In a "messy" end to their relationship she lived as a menage-a-trois with Samuels and his new partner, Anne Marshall.

On the second day of his trial, the jury also heard from police officer Nicola Hampshire who is alleged to have been fleeced of nearly £12,000 by Samuels.

Ms Morris, from Lichfield, Staffordshire said she met the car salesman at a motor show in Earl's Court London in 1992. They went on to have seven children.

In 2003 the couple married and Samuels was written into her mortgage, re-financing the property for £111,000.

She claimed her "A1 credit rating" was wiped out by her former husband's spending over the next few years, and she divorced him in 2007 after finding out he had been unfaithful.

Ms Morris said: "He borrowed on every single I credit card I had, I had a (£20,000) M&S loan, I had American Express loan me some money, and almost paid M&S back and had to go bankrupt in the end."

By 2011, she said her and the children were "living like church mice" with the burden of debt, and was still now making repayments.

Bursting into tears, she said: "I suppose I loved him and wanted him to be with me, and I put up with him."

Sitting in the dock in a suit and tie Samuels, who was privately educated at Kind Edward's in Witley in Surrey, showed no emotion as his ex-wife wiped away her tears.

Under cross examination from Samuels' barrister Abigail Nixon, she was asked: "You agree the credit cards' use was with your permission.

"So even if there was £150,000 on your credit cards, that was all done with your knowledge and permission."

In her evidence, Ms Marshall, who had three children by Samuels, told the court she had been set up as a company director of a car sales businesses after he was barred from doing so by bankruptcy.

Ms Marshall, whom Samuels, his then wife and their children had met during a family day out at the stable, told the court she ended up being liable for two company accounts with overdrafts of £10,000 each.

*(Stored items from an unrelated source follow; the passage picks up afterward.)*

--- config.mk ---
export PLATFORM = sky130hd
export DESIGN_NAME = tm1638_display_driver
export DESIGN_NICKNAME = d
export VERILOG_FILES = /design/src/rtl/tm1638_display_driver_pkg.sv /design/src/rtl/tm1638_display_driver.sv
export SDC_FILE = /design/constraint.sdc
export NUM_CORES = 1
export LEC_CHECK = 0
export CAP_MARGIN = 20
export CORE_ASPECT_RATIO = 0.7
export CORE_MARGIN = 4
export CORE_UTILIZATION = 41
export CTS_CLUSTER_DIAMETER = 80
export DETAILED_ROUTE_END_ITERATION = 8
export DONT_BUFFER_PORTS = 1
export SYNTH_ARGS = -nofsm -noshare
export SYNTH_HDL_FRONTEND = slang
export SYNTH_SLANG_ARGS = --single-unit
--- constraint.sdc ---
create_clock -name i_Clk -period 3.2 [get_ports i_Clk]
set_input_delay 0.64 -clock i_Clk [delete_from_list [all_inputs] [get_ports i_Clk]]
set_output_delay 0.64 -clock i_Clk [all_outputs]
set_load 0.1 [all_outputs]
--- src/rtl/tm1638_display_driver_pkg.sv ---
// Shared TM1638 types and command bytes, plus the frame-builder FSM state encoding.
// No logic lives here.
package tm1638_types;
    typedef logic [7:0][7:0] segments_t;
    typedef logic [7:0]      leds_t;
    typedef logic [2:0]      grid_t;

    localparam logic [7:0] CMD_DATA_AUTO = 8'h40;
    localparam logic [7:0] CMD_ADDR0     = 8'hC0;
    localparam logic [7:0] CMD_DISP_ON   = 8'h88;
endpackage

package tm1638_driver_types;
    typedef enum logic [2:0] {
        S_IDLE = 3'd0,
        S_CMD  = 3'd1,
        S_ADDR = 3'd2,
        S_SEG  = 3'd3,
        S_LED  = 3'd4,
        S_CTRL = 3'd5
    } state_t;
endpackage

--- src/rtl/tm1638_display_driver.sv ---
// TM1638 frame builder: latches an image, emits 19 words (one per cycle) into the SPI FIFO; stalls while FIFO full.
// Optional TM1638_PERIODIC_REFRESH_EN re-sends the last image after REFRESH_CYCLES idle cycles.
module tm1638_display_driver
    import tm1638_types::*;
    import tm1638_driver_types::*;
#(
    parameter logic [2:0] BRIGHTNESS     = 3'd7,
    parameter int         REFRESH_CYCLES = 100000
) (
    input  logic        i_Clk,
    input  logic        i_Rst,
    input  segments_t   i_Segments,
    input  leds_t       i_Leds,
    input  logic        i_Valid,
    input  logic        i_SPI_FIFO_Full,
    output logic [17:0] o_Data,
    output logic        o_Write,
    output state_t      o_Diag_State,
    output grid_t       o_Diag_Grid,
    output segments_t   o_Diag_Segments,
    output leds_t       o_Diag_Leds
);

    if (REFRESH_CYCLES < 1) begin : g_bad_refresh
        $error("REFRESH_CYCLES must be at least 1");
    end

    state_t    state, state_nxt;
    grid_t     grid, grid_nxt;
    logic      pending;
    segments_t pend_seg, act_seg;
    leds_t     pend_led, act_led;
    logic      load;
    logic      refresh_hit;

`ifdef TM1638_PERIODIC_REFRESH_EN
    localparam int CNT_W = (REFRESH_CYCLES > 1) ? $clog2(REFRESH_CYCLES) : 1;
    logic [CNT_W-1:0] idle_cnt;

    // Counts only truly idle cycles; any frame activity restarts the interval.
    assign refresh_hit = (state == S_IDLE) && !pending &&
                         (idle_cnt == CNT_W'(REFRESH_CYCLES - 1));

    always_ff @(posedge i_Clk or negedge i_Rst) begin
        if (!i_Rst) begin
            idle_cnt <= '0;
        end else if (state != S_IDLE || pending || refresh_hit) begin
            idle_cnt <= '0;
        end else begin
            idle_cnt <= idle_cnt + 1'b1;
        end
    end
`else
    assign refresh_hit = 1'b0;
`endif

    assign o_Write = (state != S_IDLE) && !i_SPI_FIFO_Full;

    always_comb begin
        state_nxt = state;
        grid_nxt  = grid;
        load      = 1'b0;
        case (state)
            S_IDLE: begin
                if (pending) begin
                    load      = 1'b1;
                    state_nxt = S_CMD;
                end
            end
            S_CMD:  if (o_Write) state_nxt = S_ADDR;
            S_ADDR: if (o_Write) state_nxt = S_SEG;
            S_SEG:  if (o_Write) state_nxt = S_LED;
            S_LED: begin
                if (o_Write) begin
                    grid_nxt  = grid + 3'd1;
                    state_nxt = (grid == 3'd7) ? S_CTRL : S_SEG;
                end
            end
            S_CTRL: if (o_Write) state_nxt = S_IDLE;
            default: state_nxt = S_IDLE;
        endcase
    end

    // Word layout: {START, STOP, 8'h00, byte}; held stable while the FIFO is full.
    always_comb begin
        o_Data = '0;
        case (state)
            S_CMD:  o_Data = {2'b11, 8'h00, CMD_DATA_AUTO};
            S_ADDR: o_Data = {2'b10, 8'h00, CMD_ADDR0};
            S_SEG:  o_Data = {2'b00, 8'h00, act_seg[grid]};
            S_LED:  o_Data = {1'b0, (grid == 3'd7), 8'h00, 7'b0, act_led[grid]};
            S_CTRL: o_Data = {2'b11, 8'h00, CMD_DISP_ON | {5'b0, BRIGHTNESS}};
            default: o_Data = '0;
        endcase
    end

    always_ff @(posedge i_Clk or negedge i_Rst) begin
        if (!i_Rst) begin
            state    <= S_IDLE;
            grid     <= '0;
            pending  <= 1'b0;
            pend_seg <= '0;
            pend_led <= '0;
            act_seg  <= '0;
            act_led  <= '0;
        end else begin
            state <= state_nxt;
            grid  <= grid_nxt;
            if (i_Valid) begin
                pend_seg <= i_Segments;
                pend_led <= i_Leds;
            end
            // A strobe coinciding with the load must survive for the next frame.
            if (i_Valid || refresh_hit) begin
                pending <= 1'b1;
            end else if (load) begin
                pending <= 1'b0;
            end
            if (load) begin
                act_seg <= pend_seg;
                act_led <= pend_led;
            end
        end
    end

    assign o_Diag_State    = state;
    assign o_Diag_Grid     = grid;
    assign o_Diag_Segments = act_seg;
    assign o_Diag_Leds     = act_led;

endmodule

==> impl.org, run 1 <==
** Final layout
- Non-Filler Instances :: 708
- Antenna cell count :: 0
- Share of cells above drive strength 1 :: 42.5%
- Fill cell total of the finished layout :: 1295
- Final layout net count :: 574
- Relative to the synthesized area, the layout overhead comes to 23.8%.

** STA
- Max Clock Freq :: 329 MHz
- Setup repair after global routing missed its margin :: false
- Measured against its own limit, the worst slew margin works out to 47.2%.
- Final hold analysis gives a worst-case slack of -0.0752 ns.
- Post-route clock period utilization :: 94.9%
- Setup violations remaining at the end of the flow were counted as 0.
- For the pin with the worst max-slew slack, the measured transition is 0.793 ns.
- Across the routed clock network, the largest skew measured is 0.00766 ns.
- The final number of hold-violating endpoints came to 151.
- Final max-slew violation count :: 0
- Time the final worst path needs with I/O delays and setup :: 3.04 ns

** Yosys
- Seq/Total Area, Yosys :: 58.6%
- Averaged over all synthesized cells, the footprint is 15.6 um2.
- Post-synth top area share :: 58.6%
- Summing every instance area after synthesis gives 6450 um2.
- Share of flip-flops with an asynchronous set or reset after synthesis :: 100%
- Count of yosys warnings during synthesis :: 0
- Flops & latches, synth :: 151
- Number of synthesized flops with an enable pin :: 0
- dfrtp_1 is the most common cell in the netlist.
- In the synthesized netlist the dominant register cell turns out to be dfrtp_1.
- By count the netlist is led by dfrtp_1 (151), mux2_1 (74), mux2_2 (72), buf_4 (16), buf_2 (14).
- Post-Syn Instances :: 413
- By area the synthesized netlist is led by dfrtp_1 (59%), mux2_1 (13%), mux2_2 (13%).
- Post-synth cell types :: 34
- Largest area contributor in the netlist :: dfrtp_1

** Worst setup path
- Total buffers and inverters traversed by the critical path :: 1
- Cell class contributing the biggest share of worst-path delay :: flip-flops
- Ordered list of cells on the worst path :: mux4_2 -> o211ai_1 -> a21oi_4 -> buf_12
- The worst setup path is launched from a register.
- Largest fanout on the critical path :: 22
- The critical path in this run is classified as reg -> out.
- STA classifies the critical path endpoint as an output port.
- At the worst endpoint, the required time is 2.56 ns.
- Cell type of the slowest stage on the worst timing path :: dfrtp_2
- On the worst path, the slowest cell contributes a delay of 0.76 ns.
- Data arrives at the worst endpoint at 2.40 ns.

** CTS
- The H-tree was split into 4 levels.
- The tree is rooted in a clkbuf_16.
- Total CTS buffers :: 17
- The tree built by TritonCTS fans out to 151 sinks.
- After clock tree synthesis, the repair step resized 0 gates.
- CTS tree :: yes
- Number of buffers inserted by post-CTS setup repair :: 0
- The clock reaches the later pin of the worst-skew pair after 0.41 ns.
- In this run the deepest clock path goes through 2 buffers.
- Clock-pin slew was measured on the worst setup and hold paths at 0.06 ns.

** Floorplan
- The die is 158 um wide.
- Die area :: 17800 um2
- Row generation in the floorplan step produced 38 rows.
- In this run the vertical extent of the chip is 113 um.
- Core Region :: 15500 um2
- Starting utilization of the core area :: 41.8%
- For this design the top-level I/O count stands at 173.

** Drt
- Using the TritonRoute via totals, the vias-per-cell ratio works out to 5.15.
- Count of vias placed by the detailed router :: 3646
- Detailed-router iteration count before antenna repair :: 4
- After detailed routing, the average wire length per cell comes to 21.1 um.
- After the first detailed-routing iteration, the DRC count stood at 135.
- Wires add up to 14.9 mm.
- After detailed routing, the number of remaining DRC violations is 0.
- Number of nets with antenna violations after routing :: 0

** Status
- Outcome :: complete, but fails checks
- Violations in the final reports :: hold timing

** Placement
- Number of instances in the placed design :: 677
- Detailed placer's ending HPWL :: 10.6 mm
- Port Buf Inserts :: 0
- Last weighted congestion value of the routability-driven placer :: 0.772

** Flow run
- Max-cap violations in this run came to 0.

** GRT
- For this run, the total global-route usage over all layers was measured as 17.1%.
- The first global-routing pass estimated 23.0 mm of wire.
- For this run the aggregate overflow at the end of global routing stands at 0.
- The number of antenna violations at the first check in global routing was 2.
- Entering global routing, the biggest net connects 152 pins.
- The via count of the first global-routing pass came to 4007.

** Worst hold path
- The path class of the tightest hold or removal check is in -> async.
## cell families after synthesis
kind of cell / count (synthesis) / share of synthesized area, %
multiplexers: 172 / 33.0
flip-flops: 151 / 58.6
buffers and inverters: 36 / 3.41
AO/OA/AOI/OAI: 27 / 2.54
AND/OR/NAND/NOR: 23 / 1.88
adder cells (fa/ha/maj): 2 / 0.388
other: 1 / 0.0581
XOR/XNOR: 1 / 0.136
## path summary, 6_finish.rpt
check / startpoint / cells past startpoint / slack (ns) / to
setup / recovery: o_Diag_Grid[1] / 4 / 0.16 / o_Data[1]
hold reg to reg: pend_seg[60] / 1 / 0.49 / o_Diag_Segments[60]
hold / removal: i_Rst / 0 / -0.08 / pend_seg[47]
setup reg to reg: o_Diag_State[0] / 4 / 0.90 / o_Diag_Segments[53]
min in group i_Clk: i_SPI_FIFO_Full / 1 / 0.34 / o_Diag_State[2]
max in group asynchronous: i_Rst / 0 / 3.11 / o_Diag_Segments[12]
## routing by layer
layer	global-route usage [%]	wire length [um]	vias up
met3	7.68	1410	20
met4	5.17	174	4
li1	-	-	1660
met2	26.9	7040	116
met1	21.5	6270	1846
met5	0	23	-
## cell usage in the layout (no fill, tap or decap), types with 2 or more instances in the layout
cell       count
buf_12         8
nor3_1         3
mux2i_1       10
bufinv_16      3
nor2_2         2
mux2_2        72
a21oi_1       10
o22ai_1        2
nor2_1         3
mux2_1        74
o21bai_1       2
conb_1         8
nor2b_1        3
mux4_1         9
clkbuf_1       3
clkbuf_16     17
mux4_2         6
o211ai_1       3
dfrtp_1      148
nor2_4         2
buf_4         83
clkinv_2       3
ha_1           2
nand2_1        2
a21oi_4        3
dfrtp_2        3
nand3_1        4
nand2b_1       2
clkbuf_8       3
## state kept, by name, indices dropped and copies added, names as in the netlist
name / cells
o_Diag_Grid: 3
o_Diag_Leds: 8
o_Diag_Segments: 64
o_Diag_State: 3
pend_led: 8
pend_seg: 64
pending: 1
## through the flow
stage	setup WS, ns	area [um2]	util (%)	setup TNS, ns
floorplan	-0.193	6560	-	-0.193
global placement	0.620	7390	47.8	0
detailed placement	0.583	7390	47.8	0
CTS	0.127	7990	51.7	0
global route	0.0358	7990	51.7	0
finish	0.162	7990	51.7	0
## cell type report
type	count	area, um2	area share (%)
Sequential cell	151	3780	47.4
Multi-Input combinational cell	233	2560	32.1
Timing Repair Buffer	91	783	9.81
Clock buffer	23	478	5.98
Tap cell	200	250	3.13
Clock inverter	8	121	1.52
Inverter	2	7.51	0.0940
Power of run 1 is left out: the tool's default activity adds up to more than one toggle a clock period on the data nets, which glitch-free logic cannot reach.
==> inputs of run 2 (changes only) <==
--- a/config.mk
+++ b/config.mk
@@ -11,7 +11,7 @@
 export CORE_UTILIZATION = 41
 export CTS_CLUSTER_DIAMETER = 80
 export DETAILED_ROUTE_END_ITERATION = 8
-export DONT_BUFFER_PORTS = 1
+export PLACE_DENSITY = 0.69
 export SYNTH_ARGS = -nofsm -noshare
 export SYNTH_HDL_FRONTEND = slang
 export SYNTH_SLANG_ARGS = --single-unit
==> constraint.sdc (replaced) <==
create_clock -name i_Clk -period 3.6 [get_ports i_Clk]
set_input_delay 0.72 -clock i_Clk [delete_from_list [all_inputs] [get_ports i_Clk]]
set_output_delay 0.72 -clock i_Clk [all_outputs]
set_load 0.1 [all_outputs]
==> run 2 against run 1 <==
Against the previous run: the run now ends clean; global-route usage up 1.1 points; worst hold slack better by 0.44 ns; highest routed layer unchanged; cell area up 12%; sequential cell count unchanged; register-to-register slack better by 0.29 ns; non-clock buffer count up 78; wire length up 5.9%; clock-buffer cell count down 3.
==> impl.org, run 2 (synthesis gave the netlist of run 1 again) <==
** Status
- Outcome :: completed

** Placement
- The worst setup slack before clock tree synthesis came to 0.726 ns (+0.143 ns).
- The number of placed instances with taps included was 755 (+12%).
- Port Buf Inserts :: 164 (+164)
- Last weighted congestion value of the routability-driven placer :: 0.816 (+5.8%)
- The detailed placer's ending HPWL came to 11.4 mm (+7.7%).

** Floorplan
- Die X :: 158 um (unchanged)
- The core region area is 15500 um2 (unchanged).
- The number of standard-cell rows in the floorplan came to 38 (unchanged).
- The I/O pin count came to 173 (unchanged).
- The die outline height was 113 um (unchanged).
- The full die area was 17800 um2 (unchanged).
- Starting utilization of the core area :: 41.8% (unchanged)

** Worst setup path
- The biggest cell delay along the critical path is 0.77 ns (about the same).
- Cell class contributing the biggest share of worst-path delay :: multiplexers
- The startpoint identified for the worst register-to-register timing path is o_Diag_State[0].
- Required time worst endpoint :: 2.88 ns (+0.32 ns)
- Critical Path Start :: o_Diag_Grid[0]
- The internal reg-to-reg setup slack is 1.19 ns (+0.29 ns).
- Logic depth of the worst path, buffers included :: 4 (unchanged)
- Number of cells traversed by the worst register-to-register path :: 4 (unchanged)
- Endpoint type of the worst setup path :: output port
- The highest fanout seen on the critical path came to 13 (-41%).
- CP Launch Type :: register
- On the critical path, the stage with the largest delay is an instance of dfrtp_1.
- The endpoint identified for the worst register-to-register timing path is o_Diag_Segments[0].
- Data arrival time at the worst-slack endpoint :: 2.61 ns (+0.21 ns)
- Following the worst setup path forward leads to its endpoint at o_Data[6].
- The critical path buffer and inverter count came to 1 (unchanged).
- The critical path in this run is classified as reg -> out.
- Ordered list of cells on the worst path :: mux4_1 -> mux2i_1 -> a31oi_2 -> buf_12

** STA
- The final number of hold-violating endpoints is 0 (-100%).
- Finish-stage setup viols :: 0 (unchanged)
- Post-route clock period utilization :: 92.4%
- The actual transition at the worst max-transition pin came to 1.05 ns (+0.260 ns).
- Slew Limit Headroom :: 29.6% (-18 points)
- The max-slew violation total from the final report was 0 (unchanged).
- Static timing analysis puts the maximum clock frequency at 301 MHz.
- The worst path needs 3.33 ns of the cycle, external delays included.
- Setup repair after global routing left no endpoint under its margin.
- The worst setup margin came to 0.273 ns (+0.111 ns).
- The post-route clock skew was 0.00803 ns (+0.000377 ns).

** Final layout
- Area growth from synthesis to layout :: 38.5%
- The count of placed standard cells in the final layout, fillers left out is 787 (+11%).
- Highest-count cells in the layout ignoring fill and taps :: dfrtp_1 (151), clkdlybuf4s50_1 (145), mux2_1 (74), mux2_2 (72), clkbuf_16 (17)
- Most common cell after layout, fill and taps aside :: dfrtp_1
- Share of cells above drive strength 1 :: 24.7% (-18 points)
- Fill cell total of the finished layout :: 1221 (-5.7%)
- Final layout net count :: 652 (+14%)
- The total inserted antenna cells is 0 (unchanged).

** CTS
- The CTS clock-pin slew for the worst setup and hold paths is 0.06 ns (about the same).
- TritonCTS built the clock tree.
- The tree is rooted in a clkbuf_16.
- H-tree levels :: 4 (unchanged)
- Clk sinks :: 151 (unchanged)
- Maximum buffer depth of the clock tree :: 2 (unchanged)
- Number of cells upsized or downsized after cts :: 0 (unchanged)
- The number of buffers inserted during clock tree synthesis came to 17 (unchanged).
- The post-CTS setup repair buffer count is 0 (unchanged).
- Cts hold-fix bufs :: 0
- Source-to-sink clock delay at the later pin of the worst-skew pair :: 0.41 ns (about the same)

** Drt
- Detailed-route vias per instance :: 5.20 (+0.99%)
- The via count is 4093 (+12%).
- The residual antenna-violating net count after detailed routing was 0 (unchanged).
- Final routed wire length divided by cell count :: 20.1 um (-4.7%)
- Drt initial violations :: 155 (+15%)
- Detailed-router iteration count before antenna repair :: 4 (unchanged)
- The DRC violation count after routing is 0 (unchanged).
- Final wirelength :: 15.8 mm (+5.9%)

** Worst hold path
- Class of the most critical hold timing path :: in -> async

** GRT
- The overflow left after global routing came to 0 (unchanged).
- Antenna violations before repair :: 1 (-1)
- The maximum number of pins on one net before global-route repair was 89 (-41%).
- Via count of the first global-routing pass :: 4407 (+10%)
- Global-route total usage across every layer :: 18.2% (+1.1 points)
- The global-route wire length before repair came to 24.8 mm (+7.8%).

** Flow run
- The count of max-cap constraint violations came to 0 (unchanged).
## run 2: cell types whose count changed in the layout (fill, tap and decap cells not counted), sizes merged
cell | previous run | this run
inv | 2 | 6
clkdlybuf4s50 | 0 | 145
clkinvlp | 1 | 3
clkinv | 4 | 2
clkbuf | 23 | 20
buf | 91 | 24
## run 2: layout make-up
type	instances	area (um2)	area share, %
timing repair buffer	169	1770	19.8
tap	200	250	2.80
clock inverter	12	168	1.88
inverter	2	7.51	0.0840
clock buffer	20	447	5.00
sequential	151	3780	42.3
multi-input combinational	233	2510	28.1
## run 2: through the flow
stage / area [um2] / utilization [%] / hold WS (ns) / TNS [ns]
floorplan: 6510 / - / 0.424 / -0.0204
global placement: 8320 / 53.9 / 0.466 / 0
detailed placement: 8320 / 53.9 / 0.473 / 0
CTS: 8940 / 57.8 / 0.400 / 0
global route: 8940 / 57.8 / 0.423 / 0
finish: 8940 / 57.8 / 0.368 / 0
## run 2: worst min-delay path by stage
stage                            start  cells after the start                   to
after floorplan                  i_Rst                      0       o_Diag_Grid[0]
after global placement    pend_seg[55]                      1  o_Diag_Segments[55]
after detailed placement  pend_seg[19]                      1  o_Diag_Segments[19]
after CTS                        i_Rst                      1         pend_seg[25]
after global routing             i_Rst                      1         pend_seg[63]
final                            i_Rst                      1         pend_seg[63]
## run 2: layer usage
metal	share of wire (%)	GRT usage [%]	vias up
met5	0.082	0	-
met1	47	26.0	2115
met2	45	27.6	136
met4	0.87	4.43	2
li1	-	-	1825
met3	7.1	5.62	15
Power of run 2 is left out for the same reason.
==> inputs of run 3 (changes only) <==
--- a/config.mk
+++ b/config.mk
@@ -11,6 +11,7 @@
 export CORE_UTILIZATION = 41
 export CTS_CLUSTER_DIAMETER = 80
 export DETAILED_ROUTE_END_ITERATION = 8
+export GPL_TIMING_DRIVEN = 0
 export PLACE_DENSITY = 0.69
 export SYNTH_ARGS = -nofsm -noshare
 export SYNTH_HDL_FRONTEND = slang
==> run 3 against run 2 <==
Against the previous run: via count rose by 1.9%; sequential share of layout area decreased by 0.26 points; clock-buffer cell count shrank 2; critical path depth is 2 higher; wire length rose by 5.4%; clock skew up 0.0069 ns; register-to-register slack improved by 0.32 ns; worst setup slack worse by 0.067 ns; utilization up 0.36 points; cell count up 3.4%.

She claimed their relationship ended in 2009, after finding out Samuels had had further children with ex Ms Morris.

Ms Nixon asked her: "But you moved into Caroline's home with Matthew and the three of you lived there effectively as a menage-a-trois didn't you?

"It turned out that way didn't it?"

Ms Marshall replied: "For a little while."

Samuels had run various car dealerships including two in Lichfield, Staffordshire; C&M Sales Ltd and Staffordshire Trade Sales Ltd, both of which went bust.

Later, serving police officer Ms Hampshire, who went by her married name Nicola Bull, told how she was contacted by Samuels on dating site MatchAffinity.com.

She found him "intelligent" and said: "I thought he was easy to talk to, a nice guy, quite friendly."

He gained her trust but then without her knowledge she claimed he spent thousands of pounds in loans, and credit cards and store cards, all in her name, conning her out of almost £12,000.

He is also accused of cheating mother-of-three Ann Ruddock, from Ledbury in Herefordshire, out of £45,000, and Alfreda Roberts, a 78-year-old widow from Ipswich out of £110,000 of the money her husband had left for her.

Opening the prosecution on Tuesday, Mr Walters said: "He has been shown to be adept at juggling a number of relationships simultaneously, the Crown would say using those relationships to obtain money from his partners either with or without their knowledge."

The trial of Samuels, of Broadway Grove, St Johns, Worcester, which is expected to last four weeks, continues.